[[ Records shown, beginning ]]

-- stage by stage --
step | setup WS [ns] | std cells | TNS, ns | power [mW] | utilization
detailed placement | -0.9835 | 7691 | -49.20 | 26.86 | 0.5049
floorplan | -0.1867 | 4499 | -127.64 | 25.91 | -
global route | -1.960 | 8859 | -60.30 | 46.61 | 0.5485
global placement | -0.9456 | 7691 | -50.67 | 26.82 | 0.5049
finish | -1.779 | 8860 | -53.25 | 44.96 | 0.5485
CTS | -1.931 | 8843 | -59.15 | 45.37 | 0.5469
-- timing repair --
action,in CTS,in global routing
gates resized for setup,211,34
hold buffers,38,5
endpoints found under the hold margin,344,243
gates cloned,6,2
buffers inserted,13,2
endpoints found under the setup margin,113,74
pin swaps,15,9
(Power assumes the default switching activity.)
===== src/rtl/timer_cpu.sv =====
// timer_cpu: memory-mapped down-counting timer with prescaler, reload/one-shot mode and level IRQ.
// Define TIMER_CAPTURE_EN to add the synchronised capture_i input and the CAPTURE register.
module timer_cpu #(
  parameter int BaseAddress     = 0,
  parameter int address_width   = 32,
  parameter int data_width      = 32,
  parameter int Address_Wording = 4
) (
  input  logic                     clk_i,
  input  logic                     reset_i,
  input  logic [address_width-1:0] address_i,
  input  logic [data_width-1:0]    data_i,
  input  logic                     rd_wr_i,
  output logic [data_width-1:0]    data_o,
  output logic                     irq_o
`ifdef TIMER_CAPTURE_EN
  ,
  input  logic                     capture_i
`endif
);

  localparam logic [address_width-1:0] ADDR_CTRL   = address_width'(BaseAddress);
  localparam logic [address_width-1:0] ADDR_PSC    = address_width'(BaseAddress + 1 * Address_Wording);
  localparam logic [address_width-1:0] ADDR_LOAD   = address_width'(BaseAddress + 2 * Address_Wording);
  localparam logic [address_width-1:0] ADDR_COUNT  = address_width'(BaseAddress + 3 * Address_Wording);
  localparam logic [address_width-1:0] ADDR_STATUS = address_width'(BaseAddress + 4 * Address_Wording);
  localparam logic [data_width-1:0]    ZERO        = {data_width{1'b0}};
  localparam logic [data_width-1:0]    ONE         = {{(data_width-1){1'b0}}, 1'b1};

  logic [2:0]            ctrl_r;
  logic [15:0]           psc_r;
  logic [15:0]           psc_cnt_r;
  logic [data_width-1:0] load_r;
  logic [data_width-1:0] count_r;
  logic                  exp_r;

  logic                  sel_ctrl_s;
  logic                  sel_psc_s;
  logic                  sel_load_s;
  logic                  sel_count_s;
  logic                  sel_status_s;
  logic                  sel_cap_s;
  logic                  wr_ctrl_s;
  logic                  wr_psc_s;
  logic                  wr_load_s;
  logic                  wr_count_s;
  logic                  wr_status_s;
  logic                  tick_s;
  logic                  exp_set_s;
  logic                  en_nxt_s;
  logic [data_width-1:0] count_nxt_s;
  logic [15:0]           psc_cnt_nxt_s;
  logic [data_width-1:0] rd_data_s;
  logic                  capf_s;
  logic [data_width-1:0] capture_s;

  assign sel_ctrl_s   = (address_i == ADDR_CTRL);
  assign sel_psc_s    = (address_i == ADDR_PSC);
  assign sel_load_s   = (address_i == ADDR_LOAD);
  assign sel_count_s  = (address_i == ADDR_COUNT);
  assign sel_status_s = (address_i == ADDR_STATUS);

  assign wr_ctrl_s   = sel_ctrl_s   & rd_wr_i;
  assign wr_psc_s    = sel_psc_s    & rd_wr_i;
  assign wr_load_s   = sel_load_s   & rd_wr_i;
  assign wr_count_s  = sel_count_s  & rd_wr_i;
  assign wr_status_s = sel_status_s & rd_wr_i;

  // Prescaler only runs while enabled, so a disabled timer can never tick.
  assign tick_s = ctrl_r[0] & (psc_cnt_r == psc_r);

`ifdef TIMER_CAPTURE_EN
  localparam logic [address_width-1:0] ADDR_CAP = address_width'(BaseAddress + 5 * Address_Wording);

  logic                  cap_meta_r;
  logic                  cap_sync_r;
  logic                  cap_prev_r;
  logic                  capf_r;
  logic [data_width-1:0] capture_r;
  logic                  cap_rise_s;

  assign sel_cap_s  = (address_i == ADDR_CAP);
  assign cap_rise_s = cap_sync_r & ~cap_prev_r;
  assign capf_s     = capf_r;
  assign capture_s  = capture_r;

  // Capture path: two-flop synchroniser, edge detect, latch of the pre-write COUNT.
  always_ff @(posedge clk_i or posedge reset_i) begin
    if (reset_i) begin
      cap_meta_r <= 1'b0;
      cap_sync_r <= 1'b0;
      cap_prev_r <= 1'b0;
      capf_r     <= 1'b0;
      capture_r  <= ZERO;
    end else begin
      cap_meta_r <= capture_i;
      cap_sync_r <= cap_meta_r;
      cap_prev_r <= cap_sync_r;
      capf_r     <= cap_rise_s | (capf_r & ~(wr_status_s & data_i[1]));
      if (cap_rise_s) begin
        capture_r <= count_r;
      end else begin
        capture_r <= capture_r;
      end
    end
  end
`else
  assign sel_cap_s = 1'b0;
  assign capf_s    = 1'b0;
  assign capture_s = ZERO;
`endif

  // Next-state of counter, enable and expiry for the current tick.
  always_comb begin
    count_nxt_s = count_r;
    en_nxt_s    = ctrl_r[0];
    exp_set_s   = 1'b0;
    if (tick_s) begin
      if (count_r != ZERO) begin
        count_nxt_s = count_r - ONE;
      end else begin
        exp_set_s = 1'b1;
        if (ctrl_r[1]) begin
          count_nxt_s = load_r;
        end else begin
          en_nxt_s = 1'b0;
        end
      end
    end else begin
      count_nxt_s = count_r;
    end

    if (wr_ctrl_s || !ctrl_r[0] || tick_s) begin
      psc_cnt_nxt_s = 16'd0;
    end else begin
      psc_cnt_nxt_s = psc_cnt_r + 16'd1;
    end
  end

  // Register file and timer state; bus writes override the timer's own updates.
  always_ff @(posedge clk_i or posedge reset_i) begin
    if (reset_i) begin
      ctrl_r    <= 3'b000;
      psc_r     <= 16'd0;
      psc_cnt_r <= 16'd0;
      load_r    <= ZERO;
      count_r   <= ZERO;
      exp_r     <= 1'b0;
    end else begin
      psc_cnt_r <= psc_cnt_nxt_s;
      exp_r     <= exp_set_s | (exp_r & ~(wr_status_s & data_i[0]));
      if (wr_ctrl_s) begin
        ctrl_r <= data_i[2:0];
      end else begin
        ctrl_r <= {ctrl_r[2:1], en_nxt_s};
      end
      if (wr_psc_s) begin
        psc_r <= data_i[15:0];
      end else begin
        psc_r <= psc_r;
      end
      if (wr_load_s) begin
        load_r <= data_i;
      end else begin
        load_r <= load_r;
      end
      if (wr_count_s) begin
        count_r <= data_i;
      end else begin
        count_r <= count_nxt_s;
      end
    end
  end

  // Read mux: unmatched addresses return zero.
  always_comb begin
    rd_data_s = ZERO;
    if (sel_ctrl_s) begin
      rd_data_s = {{(data_width-3){1'b0}}, ctrl_r};
    end else if (sel_psc_s) begin
      rd_data_s = {{(data_width-16){1'b0}}, psc_r};
    end else if (sel_load_s) begin
      rd_data_s = load_r;
    end else if (sel_count_s) begin
      rd_data_s = count_r;
    end else if (sel_status_s) begin
      rd_data_s = {{(data_width-2){1'b0}}, capf_s, exp_r};
    end else if (sel_cap_s) begin
      rd_data_s = capture_s;
    end else begin
      rd_data_s = ZERO;
    end
  end

  // Registered bus read data and interrupt level.
  always_ff @(posedge clk_i or posedge reset_i) begin
    if (reset_i) begin
      data_o <= ZERO;
      irq_o  <= 1'b0;
    end else begin
      data_o <= rd_data_s;
      irq_o  <= exp_r & ctrl_r[2];
    end
  end

endmodule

[[ Records shown, end ]]

* Goal of the exercise: Beginning with the first line of the listing above, please write out every line exactly until you reach the line that contains "pin swaps,15,9", and include that one too.

* Solution:
-- stage by stage --
step | setup WS [ns] | std cells | TNS, ns | power [mW] | utilization
detailed placement | -0.9835 | 7691 | -49.20 | 26.86 | 0.5049
floorplan | -0.1867 | 4499 | -127.64 | 25.91 | -
global route | -1.960 | 8859 | -60.30 | 46.61 | 0.5485
global placement | -0.9456 | 7691 | -50.67 | 26.82 | 0.5049
finish | -1.779 | 8860 | -53.25 | 44.96 | 0.5485
CTS | -1.931 | 8843 | -59.15 | 45.37 | 0.5469
-- timing repair --
action,in CTS,in global routing
gates resized for setup,211,34
hold buffers,38,5
endpoints found under the hold margin,344,243
gates cloned,6,2
buffers inserted,13,2
endpoints found under the setup margin,113,74
pin swaps,15,9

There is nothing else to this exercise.